El anuncio se hizo este lunes 7 de abril luego de que jueces federales, en una votación 5-4, decidieran que el gobierno de EEUU debe dar a los venezolanos un «tiempo razonable» para recurrir a los tribunales antes de concretar su expulsión.
La decisión de Trump, que se anunció el viernes 14 de marzo y tuvo sus primeras consecuencias un día después, con el traslado de 237 migrantes a El Salvador, fue impugnada en principio por el juez federal de Washington, James Boasberg, quien rechazó la medida apenas se puso en marcha y la suspendió.
«Deben recibir notificación después de la fecha de esta orden de que están sujetos a deportación bajo la Ley (…) deben «tener la oportunidad de impugnar», dijeron los jueces. Aunque al aire quedó una duda: «La única pregunta es qué corte resolverá dicha impugnación».

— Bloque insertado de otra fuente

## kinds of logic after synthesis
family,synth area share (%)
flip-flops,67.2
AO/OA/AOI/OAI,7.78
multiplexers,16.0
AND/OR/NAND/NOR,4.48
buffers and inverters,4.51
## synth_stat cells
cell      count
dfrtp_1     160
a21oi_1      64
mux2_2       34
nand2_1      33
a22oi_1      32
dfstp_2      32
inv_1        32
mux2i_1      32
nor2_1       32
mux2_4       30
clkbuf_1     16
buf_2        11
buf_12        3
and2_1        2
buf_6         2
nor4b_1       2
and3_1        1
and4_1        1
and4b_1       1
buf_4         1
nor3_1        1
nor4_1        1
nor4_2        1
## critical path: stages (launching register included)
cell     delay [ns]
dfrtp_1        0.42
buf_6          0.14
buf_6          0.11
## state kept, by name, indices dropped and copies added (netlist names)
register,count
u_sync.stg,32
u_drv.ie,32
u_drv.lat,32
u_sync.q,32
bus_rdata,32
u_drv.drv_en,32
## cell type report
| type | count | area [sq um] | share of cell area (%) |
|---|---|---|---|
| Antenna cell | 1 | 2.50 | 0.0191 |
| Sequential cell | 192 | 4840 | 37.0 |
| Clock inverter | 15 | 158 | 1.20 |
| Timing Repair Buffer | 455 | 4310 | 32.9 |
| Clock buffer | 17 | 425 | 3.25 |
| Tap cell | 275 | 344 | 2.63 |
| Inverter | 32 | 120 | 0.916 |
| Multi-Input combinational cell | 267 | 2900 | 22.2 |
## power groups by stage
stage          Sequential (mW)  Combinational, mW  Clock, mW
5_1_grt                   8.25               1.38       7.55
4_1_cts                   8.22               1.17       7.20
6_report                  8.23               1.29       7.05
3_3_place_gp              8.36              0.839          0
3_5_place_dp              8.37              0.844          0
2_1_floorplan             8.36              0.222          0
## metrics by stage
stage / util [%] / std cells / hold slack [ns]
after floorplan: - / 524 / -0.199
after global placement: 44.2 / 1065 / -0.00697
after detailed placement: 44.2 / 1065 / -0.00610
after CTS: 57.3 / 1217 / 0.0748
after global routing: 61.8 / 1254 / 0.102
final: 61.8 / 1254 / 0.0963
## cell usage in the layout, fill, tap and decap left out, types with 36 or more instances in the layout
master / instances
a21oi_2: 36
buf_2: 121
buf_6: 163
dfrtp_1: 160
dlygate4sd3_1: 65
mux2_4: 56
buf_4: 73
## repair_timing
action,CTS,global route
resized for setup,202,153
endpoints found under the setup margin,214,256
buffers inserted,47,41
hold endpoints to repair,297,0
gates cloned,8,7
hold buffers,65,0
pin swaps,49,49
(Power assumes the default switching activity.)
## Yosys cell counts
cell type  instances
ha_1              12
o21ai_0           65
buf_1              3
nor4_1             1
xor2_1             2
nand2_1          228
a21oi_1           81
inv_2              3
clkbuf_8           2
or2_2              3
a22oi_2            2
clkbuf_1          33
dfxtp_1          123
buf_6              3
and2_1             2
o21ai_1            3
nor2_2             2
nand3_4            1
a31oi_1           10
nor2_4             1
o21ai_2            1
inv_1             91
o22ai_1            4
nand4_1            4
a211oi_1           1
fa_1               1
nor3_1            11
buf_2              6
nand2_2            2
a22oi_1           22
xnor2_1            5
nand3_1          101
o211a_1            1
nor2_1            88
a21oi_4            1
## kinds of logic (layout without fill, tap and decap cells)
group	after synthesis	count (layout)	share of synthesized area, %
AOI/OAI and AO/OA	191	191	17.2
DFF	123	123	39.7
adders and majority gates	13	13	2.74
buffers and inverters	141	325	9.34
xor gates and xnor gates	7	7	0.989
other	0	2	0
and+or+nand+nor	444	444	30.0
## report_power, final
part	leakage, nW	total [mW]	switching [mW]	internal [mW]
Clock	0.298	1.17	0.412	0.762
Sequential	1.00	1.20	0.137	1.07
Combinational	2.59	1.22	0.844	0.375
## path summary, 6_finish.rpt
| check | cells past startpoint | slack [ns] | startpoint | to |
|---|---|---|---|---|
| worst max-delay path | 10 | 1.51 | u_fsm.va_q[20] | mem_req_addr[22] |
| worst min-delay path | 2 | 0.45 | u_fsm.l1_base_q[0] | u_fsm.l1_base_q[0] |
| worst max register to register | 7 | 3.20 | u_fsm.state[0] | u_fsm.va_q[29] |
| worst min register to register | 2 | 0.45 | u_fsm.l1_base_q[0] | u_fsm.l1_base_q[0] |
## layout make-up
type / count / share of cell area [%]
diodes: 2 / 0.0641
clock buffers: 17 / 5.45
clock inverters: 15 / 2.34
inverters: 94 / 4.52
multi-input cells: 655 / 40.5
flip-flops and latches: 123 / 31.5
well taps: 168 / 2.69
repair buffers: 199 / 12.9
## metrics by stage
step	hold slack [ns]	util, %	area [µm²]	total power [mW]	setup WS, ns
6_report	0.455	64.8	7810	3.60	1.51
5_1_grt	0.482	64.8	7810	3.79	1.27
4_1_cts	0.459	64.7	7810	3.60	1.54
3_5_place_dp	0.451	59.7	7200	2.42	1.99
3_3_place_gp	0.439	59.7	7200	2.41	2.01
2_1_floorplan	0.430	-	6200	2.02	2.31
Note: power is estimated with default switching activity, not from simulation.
**src/rtl/adc_seq_pkg.sv**
```systemverilog
package adc_seq_pkg;

  typedef enum logic [2:0] {
    ST_OFF,
    ST_SETTLE,
    ST_IDLE,
    ST_SAMPLE,
    ST_CONV
  } seq_state_t;

  localparam longint unsigned PERIOD_MIN_NS = 64'd500;
  localparam longint unsigned PERIOD_MAX_NS = 64'd10000;

  // Converter period in ns is 2^code * 1e6 / f_kHz; compare without division.
  function automatic logic clk_code_bad(input int unsigned code,
                                        input longint unsigned f_khz);
    longint unsigned scaled;
    scaled = (64'd1 << code) * 64'd1000000;
    return (scaled < PERIOD_MIN_NS * f_khz) || (scaled > PERIOD_MAX_NS * f_khz);
  endfunction

endpackage

```
**src/rtl/adc_prescaler.sv**
```systemverilog
module adc_prescaler #(
  parameter int SEL_W = 3
) (
  input  logic             clk,
  input  logic             rst_n,
  input  logic             hold_zero,
  input  logic             restart,
  input  logic             sel_load,
  input  logic [SEL_W-1:0] sel_in,
  output logic             tick
);
  localparam int DIV_W = (1 << SEL_W) - 1;

  logic [SEL_W-1:0] sel_q;
  logic [DIV_W-1:0] cnt_q;
  logic [DIV_W:0]   span;
  logic [DIV_W-1:0] term;

  // Terminal count is 2^sel - 1; span[DIV_W] is set only for the largest code.
  assign span = {{DIV_W{1'b0}}, 1'b1} << sel_q;
  assign term = span[DIV_W-1:0] - DIV_W'(1);
  assign tick = (cnt_q == term);

  always_ff @(posedge clk or negedge rst_n) begin
    if (!rst_n) begin
      sel_q <= '0;
    end else if (sel_load) begin
      sel_q <= sel_in;
    end
  end

  always_ff @(posedge clk or negedge rst_n) begin
    if (!rst_n) begin
      cnt_q <= '0;
    end else if (hold_zero || restart || tick) begin
      cnt_q <= '0;
    end else begin
      cnt_q <= cnt_q + DIV_W'(1);
    end
  end

endmodule

```
**src/rtl/adc_phase_ctrl.sv**
```systemverilog
module adc_phase_ctrl
  import adc_seq_pkg::*;
#(
  parameter int SAMPLE_CYC = 4,
  parameter int SETTLE_CYC = 16
) (
  input  logic       clk,
  input  logic       rst_n,
  input  logic       en,
  input  logic       start,
  input  logic       tick,
  input  logic       last_bit,
  output seq_state_t state,
  output logic       accept,
  output logic       conv_enter,
  output logic       conv_step,
  output logic       sel_load,
  output logic       pre_hold
);
  localparam int SET_W  = $clog2(SETTLE_CYC + 1);
  localparam int SAMP_W = $clog2(SAMPLE_CYC + 1);

  seq_state_t       state_q;
  logic [SET_W-1:0] settle_q;
  logic [SAMP_W-1:0] samp_q;
  logic             pend_q;
  logic             want;
  logic             settle_done;
  logic             conv_done;

  assign want        = start || pend_q;
  assign settle_done = en && (state_q == ST_SETTLE) && tick &&
                       (settle_q == SET_W'(SETTLE_CYC - 1));
  assign accept      = en && want &&
                       ((state_q == ST_IDLE) || settle_done);
  assign conv_enter  = en && (state_q == ST_SAMPLE) && tick &&
                       (samp_q == SAMP_W'(SAMPLE_CYC - 1));
  assign conv_step   = en && (state_q == ST_CONV) && tick;
  assign conv_done   = conv_step && last_bit;
  assign sel_load    = (en && (state_q == ST_OFF)) || accept;
  assign pre_hold    = (state_q == ST_OFF) || !en;
  assign state       = state_q;

  always_ff @(posedge clk or negedge rst_n) begin
    if (!rst_n) begin
      state_q  <= ST_OFF;
      settle_q <= '0;
      samp_q   <= '0;
      pend_q   <= 1'b0;
    end else if (!en) begin
      state_q  <= ST_OFF;
      settle_q <= '0;
      samp_q   <= '0;
      pend_q   <= 1'b0;
    end else begin
      unique case (state_q)
        ST_OFF: begin
          state_q  <= ST_SETTLE;
          settle_q <= '0;
        end
        ST_SETTLE: begin
          pend_q <= pend_q | start;
          if (settle_done) begin
            pend_q   <= 1'b0;
            samp_q   <= '0;
            state_q  <= want ? ST_SAMPLE : ST_IDLE;
          end else if (tick) begin
            settle_q <= settle_q + SET_W'(1);
          end
        end
        ST_IDLE: begin
          if (accept) begin
            samp_q  <= '0;
            state_q <= ST_SAMPLE;
          end
        end
        ST_SAMPLE: begin
          if (conv_enter) begin
            state_q <= ST_CONV;
          end else if (tick) begin
            samp_q <= samp_q + SAMP_W'(1);
          end
        end
        ST_CONV: begin
          if (conv_done) begin
            state_q <= ST_IDLE;
          end
        end
        default: state_q <= ST_OFF;
      endcase
    end
  end

endmodule

```
**src/rtl/adc_sar_core.sv**
```systemverilog
module adc_sar_core #(
  parameter int RES_BITS = 12
) (
  input  logic                clk,
  input  logic                rst_n,
  input  logic                in_conv,
  input  logic                load,
  input  logic                step,
  input  logic                cmp_in,
  output logic                last_bit,
  output logic [RES_BITS-1:0] trial,
  output logic [RES_BITS-1:0] result,
  output logic                eoc
);
  localparam int IDX_W = (RES_BITS > 1) ? $clog2(RES_BITS) : 1;

  logic [RES_BITS-1:0] sar_q;
  logic [RES_BITS-1:0] sar_next;
  logic [RES_BITS-1:0] probe;
  logic [IDX_W-1:0]    idx_q;

  assign probe    = {{(RES_BITS-1){1'b0}}, 1'b1} << idx_q;
  assign last_bit = (idx_q == '0);
  assign trial    = in_conv ? (sar_q | probe) : '0;

  always_comb begin
    sar_next = sar_q;
    sar_next[idx_q] = cmp_in;
  end

  always_ff @(posedge clk or negedge rst_n) begin
    if (!rst_n) begin
      sar_q  <= '0;
      idx_q  <= '0;
      result <= '0;
      eoc    <= 1'b0;
    end else begin
      eoc <= 1'b0;
      if (load) begin
        sar_q <= '0;
        idx_q <= IDX_W'(RES_BITS - 1);
      end else if (step) begin
        sar_q <= sar_next;
        if (last_bit) begin
          result <= sar_next;
          eoc    <= 1'b1;
        end else begin
          idx_q <= idx_q - IDX_W'(1);
        end
      end
    end
  end

endmodule

```
**src/rtl/adc_clk_check.sv**
```systemverilog
module adc_clk_check
  import adc_seq_pkg::*;
#(
  parameter int          SEL_W        = 3,
  parameter int unsigned SYS_FREQ_KHZ = 8000
) (
  input  logic [SEL_W-1:0] clk_sel,
  output logic             clk_bad
);
  localparam int NCODE = 1 << SEL_W;

  logic [NCODE-1:0] bad_vec;

  for (genvar c = 0; c < NCODE; c++) begin : g_code
    assign bad_vec[c] = clk_code_bad(c, longint'(SYS_FREQ_KHZ));
  end

  assign clk_bad = bad_vec[clk_sel];

endmodule

```
**src/rtl/adc_seq_top.sv**
```systemverilog
module adc_seq_top
  import adc_seq_pkg::*;
#(
  parameter int          SEL_W        = 3,
  parameter int          RES_BITS     = 12,
  parameter int          SAMPLE_CYC   = 4,
  parameter int          SETTLE_CYC   = 16,
  parameter int unsigned SYS_FREQ_KHZ = 8000
) (
  input  logic                clk,
  input  logic                rst_n,
  input  logic                en,
  input  logic [SEL_W-1:0]    clk_sel,
  input  logic                start,
  input  logic                cmp_in,
  output logic                sh_ctrl,
  output logic [RES_BITS-1:0] trial,
  output logic                busy,
  output logic                eoc,
  output logic [RES_BITS-1:0] result,
  output logic                clk_bad
);
  seq_state_t state;
  logic       tick;
  logic       accept;
  logic       conv_enter;
  logic       conv_step;
  logic       sel_load;
  logic       pre_hold;
  logic       last_bit;

  adc_prescaler #(.SEL_W(SEL_W)) u_pre (
    .clk       (clk),
    .rst_n     (rst_n),
    .hold_zero (pre_hold),
    .restart   (accept),
    .sel_load  (sel_load),
    .sel_in    (clk_sel),
    .tick      (tick)
  );

  adc_phase_ctrl #(
    .SAMPLE_CYC (SAMPLE_CYC),
    .SETTLE_CYC (SETTLE_CYC)
  ) u_ctrl (
    .clk        (clk),
    .rst_n      (rst_n),
    .en         (en),
    .start      (start),
    .tick       (tick),
    .last_bit   (last_bit),
    .state      (state),
    .accept     (accept),
    .conv_enter (conv_enter),
    .conv_step  (conv_step),
    .sel_load   (sel_load),
    .pre_hold   (pre_hold)
  );

  adc_sar_core #(.RES_BITS(RES_BITS)) u_sar (
    .clk      (clk),
    .rst_n    (rst_n),
    .in_conv  (state == ST_CONV),
    .load     (conv_enter),
    .step     (conv_step),
    .cmp_in   (cmp_in),
    .last_bit (last_bit),
    .trial    (trial),
    .result   (result),
    .eoc      (eoc)
  );

  adc_clk_check #(
    .SEL_W        (SEL_W),
    .SYS_FREQ_KHZ (SYS_FREQ_KHZ)
  ) u_chk_clk (
    .clk_sel (clk_sel),
    .clk_bad (clk_bad)
  );

  assign sh_ctrl = (state == ST_SAMPLE);
  assign busy    = (state == ST_SAMPLE) || (state == ST_CONV);

endmodule

```
<file path="config.mk">
export PLATFORM = sky130hd
export DESIGN_NAME = tinst_xform
export DESIGN_NICKNAME = d
export VERILOG_FILES = /design/src/rtl/tix_pkg.sv /design/src/rtl/tix_op_select.sv /design/src/rtl/tix_field_extract.sv /design/src/rtl/tinst_xform.sv
export SDC_FILE = /design/constraint.sdc
export NUM_CORES = 1
export LEC_CHECK = 0
export BUFFER_PORTS_ARGS = -buffer_cell sky130_fd_sc_hd__buf_4
export CAP_MARGIN = 40
export CELL_PAD_IN_SITES_DETAIL_PLACEMENT = 1
export CELL_PAD_IN_SITES_GLOBAL_PLACEMENT = 2
export CORE_UTILIZATION = 20
export DETAILED_ROUTE_END_ITERATION = 10
export PLACE_DENSITY_LB_ADDON = 0.1
export SYNTH_ARGS = -nofsm -noshare
export SYNTH_HDL_FRONTEND = slang
export SYNTH_HIERARCHICAL = 1
export SYNTH_SLANG_ARGS = --single-unit
</file>
<file path="constraint.sdc">
create_clock -name vclk -period 1.7
set_input_delay 0 -clock vclk [all_inputs]
set_output_delay 0 -clock vclk [all_outputs]
set_load 0.01 [all_outputs]
</file>
<file path="src/rtl/tix_pkg.sv">
package tix_pkg;
  localparam int INSN_W = 32;
  localparam int HALF_W = 16;
  localparam int IMM_W  = 12;
  localparam int REG_W  = 5;
  localparam int F3_W   = 3;

  localparam logic [1:0] QUAD0 = 2'b00;
  localparam logic [1:0] QUAD1 = 2'b01;
  localparam logic [1:0] QUAD2 = 2'b10;
  localparam logic [1:0] WIDE  = 2'b11;

  localparam logic [1:0] XW32 = 2'd0;

  // Decoded memory operation class
  typedef struct packed {
    logic valid;
    logic store;
    logic fp;
    logic dword;
    logic sp_rel;
  } xop_t;
endpackage

</file>
<file path="src/rtl/tix_op_select.sv">
module tix_op_select
  import tix_pkg::*;
(
  input  logic [1:0] quad_i,
  input  logic [2:0] func_i,
  input  logic [1:0] xlen_i,
  output xop_t       op_o
);
  logic wide128;
  logic narrow32;

  assign wide128  = xlen_i[1];
  assign narrow32 = (xlen_i == XW32);

  always_comb begin
    op_o = '0;
    if (quad_i == QUAD0 || quad_i == QUAD2) begin
      op_o.sp_rel = (quad_i == QUAD2);
      op_o.store  = func_i[2];
      unique case (func_i[1:0])
        2'd1: begin
          op_o.valid = !wide128;
          op_o.fp    = 1'b1;
          op_o.dword = 1'b1;
        end
        2'd2: begin
          op_o.valid = 1'b1;
        end
        2'd3: begin
          op_o.valid = 1'b1;
          op_o.fp    = narrow32;
          op_o.dword = !narrow32;
        end
        default: op_o.valid = 1'b0;
      endcase
      if (!op_o.valid) op_o = '0;
    end
  end
endmodule

</file>
<file path="src/rtl/tix_field_extract.sv">
module tix_field_extract
  import tix_pkg::*;
(
  input  logic [HALF_W-1:0] half_i,
  input  xop_t              op_i,
  output logic [REG_W-1:0]  reg_o,
  output logic [IMM_W-1:0]  imm_o
);
  logic [IMM_W-1:0] q0_w, q0_d, q2_lw, q2_ld, q2_sw, q2_sd;

  assign q0_w  = IMM_W'({half_i[5], half_i[12:10], half_i[6], 2'b00});
  assign q0_d  = IMM_W'({half_i[6:5], half_i[12:10], 3'b000});
  assign q2_lw = IMM_W'({half_i[3:2], half_i[12], half_i[6:4], 2'b00});
  assign q2_ld = IMM_W'({half_i[4:2], half_i[12], half_i[6:5], 3'b000});
  assign q2_sw = IMM_W'({half_i[8:7], half_i[12:9], 2'b00});
  assign q2_sd = IMM_W'({half_i[9:7], half_i[12:10], 3'b000});

  always_comb begin
    if (!op_i.sp_rel) begin
      reg_o = {2'b01, half_i[4:2]};
      imm_o = op_i.dword ? q0_d : q0_w;
    end else if (op_i.store) begin
      reg_o = half_i[6:2];
      imm_o = op_i.dword ? q2_sd : q2_sw;
    end else begin
      reg_o = half_i[11:7];
      imm_o = op_i.dword ? q2_ld : q2_lw;
    end
  end
endmodule

</file>
<file path="src/rtl/tinst_xform.sv">
module tinst_xform
  import tix_pkg::*;
(
  input  logic [31:0] insn_i,
  input  logic [1:0]  xlen_sel_i,
  output logic [31:0] tinst_o
);
  localparam int OFS_LO = 15;
  localparam int OFS_HI = OFS_LO + REG_W - 1;

  xop_t             op;
  logic [REG_W-1:0] rsel;
  logic [IMM_W-1:0] imm;
  logic [F3_W-1:0]  funct3;
  logic [6:0]       opcode;
  logic [INSN_W-1:0] expanded;

  tix_op_select u_sel (
    .quad_i (insn_i[1:0]),
    .func_i (insn_i[15:13]),
    .xlen_i (xlen_sel_i),
    .op_o   (op)
  );

  tix_field_extract u_fld (
    .half_i (insn_i[HALF_W-1:0]),
    .op_i   (op),
    .reg_o  (rsel),
    .imm_o  (imm)
  );

  assign funct3 = {2'b01, op.dword};
  assign opcode = {1'b0, op.store, 2'b00, op.fp, 2'b11};

  always_comb begin
    if (op.store)
      expanded = {imm[11:5], rsel, {REG_W{1'b0}}, funct3, imm[4:0], opcode};
    else
      expanded = {imm, {REG_W{1'b0}}, funct3, rsel, opcode};
    if (insn_i[1:0] == WIDE)
      tinst_o = insn_i;
    else if (op.valid)
      tinst_o = expanded & ~32'h2;
    else
      tinst_o = '0;
  end

  always_comb begin
    if (insn_i[1:0] == WIDE)
      p_passthru_r1: assert (tinst_o == insn_i);
    if (insn_i[1:0] == QUAD1)
      p_quad1_zero_r2: assert (tinst_o == '0);
    if (insn_i[1:0] != WIDE) begin
      p_offset_zero_r9: assert (tinst_o[OFS_HI:OFS_LO] == '0 && !tinst_o[1]);
      if (tinst_o != '0)
        p_opcode_legal_r8: assert (tinst_o[6:0] == 7'b0000001 ||
                                   tinst_o[6:0] == 7'b0100001 ||
                                   tinst_o[6:0] == 7'b0000101 ||
                                   tinst_o[6:0] == 7'b0100101);
    end
  end
endmodule

</file>
# == Word level (Yosys, flattened, before mapping) ==
# Cells that the tools add are included.
# classes
muxes,15
reduce_logical,6
eq_ne,5
# op_table
op,count
$mux 32,2
$mux 25,1
$mux 12,2
$mux 5,4
$mux 9,2
$eq 2x2->1 const B,4
$mux 8,1
$logic_not 2->1,2
$pmux 2 s2,1
$eq 2x1->1 const B,1
$logic_not 1->1,2
$pmux 1 s2,1
$reduce_or 2->1,1
$logic_or 1x1->1,1
$mux 1,1
# word_totals
elab_cells,26
output_inout_bits,32
register_bits,0
in_bits,34

# == Logic depth before layout (Yosys ltp) ==
# depth
word_depth,12
mapped_depth,7
mapped_depth_nobuf,6

# == Hierarchy ==
# Netlist, hierarchy kept.
# by_module_without_submodules
mod,cells_per_inst,area_per_inst_um2,seq_area_each_um2,n_inst
tinst_xform,73,525.5,0.0,1
tix_field_extract,30,257.7,0.0,1
tix_op_select,11,73.8,0.0,1

# == Least setup slack after synthesis ==
# OpenSTA, ideal clock, no wires.
# synth_path
path_type,input -> output
startpoint,input xlen_sel_i[1]
endpoint,output tinst_o[24]
n_path_buf,1
cell_stages,7
required_ns,1.700
slack_ns,0.378
t_arrival_ns,1.322
path_cell_list,nand2b_1 > a21oi_1 > buf_6 > nand2b_4 > mux2_4 > mux2i_1 > o2bb2ai_2
# synth_rtl
element,line,text
"start, declared",tinst_xform.sv:5,"input logic [1:0] xlen_sel_i,"
"end, declared",tinst_xform.sv:6,output logic [31:0] tinst_o

==> impl_metrics.ini <==
[power]
combPwrFrac = 1.000
clkPwrFrac = 0
switchingPower_mw = 0.171
p_int_mw = 0.195
powerDensity_nw_per_um2 = 265
power_frac_seq = 0
swShare = 0.468
ir_drop_v = 0.000104
p_leak_nw = 0.667

[flow_run]
maxCapViolations = 0

[final_layout]
seq_cell_count = 0
ff_latch_area_sq_um = 0
multiInputGateArea_sq_um = 754
nets = 210
diodes = 0
fin_area_sq_um = 1380
layout.cells.non_filler = 224
synthToLayoutAreaGrowth_pct = 61.2
num-clock-buffers = 0
fillerInstances = 516
layout-drive-gt1-share = 0.523

[setup_path]
required_ns = 1.70
path_max_fanout = 18
critical_path_class = input pin to output port
startpoint_type = input pin
arrival_ns = 1.51
worstSetupEndpointType = output port

[synth]
synth_cell_type_count = 24
yosys.area.top_type_share = 0.187
synthTopCellsByArea = mux2i_1 19%, o2bb2ai_2 16%, mux2_4 8.8%, buf_4 7.9%, and3_1 6.6%
syn_inst = 114
synth-compound-area-share = 0.288
synth_top_family_by_area = simple AND/OR/NAND/NOR gates
yosys_warnings = 6
synth.avg_cell_area_sq_um = 7.52
synth_mux_area_frac = 0.274
syn-cell-area_sq_um = 857
synthXorXnorAreaFrac = 0
yosys.area.top_type = mux2i_1
synthSimpleGateAreaFrac = 0.292
yosysSeqAreaShare = 0
synth_fa_ha_area_frac = 0

[worst_hold_path]
hold_path.class = input pin to output port
hold_depth = 3

[floorplanning]
ioPinCount = 66
coreArea_sq_um = 4060
die_x_um = 67.5
start_util = 0.211
die_h_um = 67.5
num_rows = 23
die_area_sq_um = 4550

[sta]
setup_violations = 0
finalHoldViolCount = 0
max_slew_margin = 0.635
worst_pin_slew_ns = 0.548
worst_slack_ns = 0.186
period_share = 0.891
final.setup.tns_ns = 0
timing.fmax_mhz = 661
period_needed_ns = 1.51
slew_viol_final = 0
rsz0062_at_grt = false

[global_route]
use_met2 = 0.236
grt_usage = 0.131
grt_first_pass_wirelength_um = 4720
grtUsageMet1 = 0.181
grt_overflow = 0
antenna_found_initial = 0
use_met3 = 0
grt_busiest_layer = met2
grt_max_degree = 23
grt_pass1_vias = 1003

[place]
numPortBuffers = 66
placed_cell_area_sq_um = 1380
dpl.hpwl_um = 2460
gp_congestion = 0.784
dp_cells = 224
dp_slack_ns = 0.158

[drt]
ant_nets = 0
first_pass_iters = 4
drc_errors = 0
viasPerCell = 4.80
drt-wirelength-per-cell_um = 13.6
drt_iter0_markers = 34
wl_um = 3060
dr_total_vias = 1075

[clocking]
holdBufCountCts = 0
cts_setup_buffers = 0
cts_resized = 0

[status]
outcome = complete, no violations
==> final cells by class <==
cell class	instances	share of cell area
inverter	1	0.00272
multi-input combinational	100	0.546
tap	50	0.0453
timing repair buffer	73	0.406
==> critical path: stages <==
cell	delay, ns
buf_4	0.17
nand2b_1	0.18
a21oi_2	0.19
nand2b_4	0.24
mux2_4	0.32
mux2i_1	0.18
o2bb2ai_2	0.07
buf_4	0.16
==> power groups by stage <==
stage                     clock, mW  sequential (mW)  combinational, mW
after floorplan                   0                0              0.200
after global placement            0                0              0.363
after detailed placement          0                0              0.371
after CTS                         0                0              0.372
after global routing              0                0              0.399
final                             0                0              0.366
==> cells by family (layout without fill, tap and decap cells) <==
group / after synthesis / after routing
compound gates: 28 / 28
buf+inv: 18 / 74
mux: 21 / 21
other cells: 1 / 5
simple gates: 46 / 46
==> layout by cell type (no fill, tap or decap), types with 2 or more instances in the layout <==
cell type and count:
buf_4 72, nand2b_4 2, o2bb2ai_2 9, mux2_4 5, and3_1 9, nand2_1 14
a21oi_1 3, a211oi_1 3, nor2_1 3, conb_1 5, mux2i_1 16, o21ai_1 10
nand3_1 11, nand2b_1 3
==> metrics by stage <==
step / hold WS (ns) / util / power (mW)
2_1_floorplan: 0.110 / - / 0.200
4_1_cts: 0.285 / 0.340 / 0.372
5_1_grt: 0.290 / 0.340 / 0.399
6_report: 0.282 / 0.340 / 0.366
3_3_place_gp: 0.281 / 0.340 / 0.363
3_5_place_dp: 0.285 / 0.340 / 0.371
==> cells in the mapped netlist <==
cell        n
nand3_1    11
o21ai_1    10
a211oi_1    3
o2bb2ai_1   1
nor3b_1     1
conb_1      1
nand2b_1    3
a21bo_1     1
or2_1       1
and2_4      1
buf_2       4
inv_1       1
nand2b_4    2
mux2i_1    16
buf_6       2
buf_4       9
mux2_4      5
clkbuf_1    2
o2bb2ai_2   9
nor2b_1     1
a21oi_1     4
and3_1      9
nor2_1      3
nand2_1    14
==> metal layers <==
layer | wire length, um | up-vias
li1 | - | 530
met1 | 1370 | 510
met2 | 1580 | 33
met3 | 95 | 2
met4 | 14 | 0
met5 | 0 | -
==> path summary, 6_finish.rpt <==
check                      start     endpoint  slack [ns]
worst max-delay path   insn_i[0]  tinst_o[21]        0.19
worst min-delay path  insn_i[23]  tinst_o[23]        0.28
No activity file was read; power rests on OpenSTA's default activity.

Los jueces conservadores indicaron que dichas impugnaciones debían introducirse en Texas, un estado que maneja una política migratoria severa contra los inmigrantes, especialmente los venezolanos, antes de que Trump asumiera el poder.
La semana pasada, el juez Boasberg tuvo una audiencia en la que debatía si el gobierno desafió su orden de no enviar los aviones a El Salvador. La respuesta de la administración de Trump fue invocar un «privilegio de secretos de Estado» y se negó a darle información adicional al juez.
La situación preocupa a activistas y defensores de derechos humanos porque hay información, verificada, de que al menos el 75% de los venezolanos enviados a El Salvador no tenían antecedentes penales.
Abogados han publicado varios casos en los que detallan que estos hombres fueron detenidos solo por sus tatuajes y violentados apenas pisaron el país salvadoreño. Además tienen más de 20 días incomunicados. Sus familias también confirman esto en distintas entrevistas: no permiten ningún tipo de contacto, ni siquiera con defensores.
La preocupación de defensores de DD.HH. es que la única vinculación con la organización criminal que el gobierno de EEUU considera, en la mayoría de los casos, es que estos hombres usan tatuajes. No hay revisión de su historial de delitos.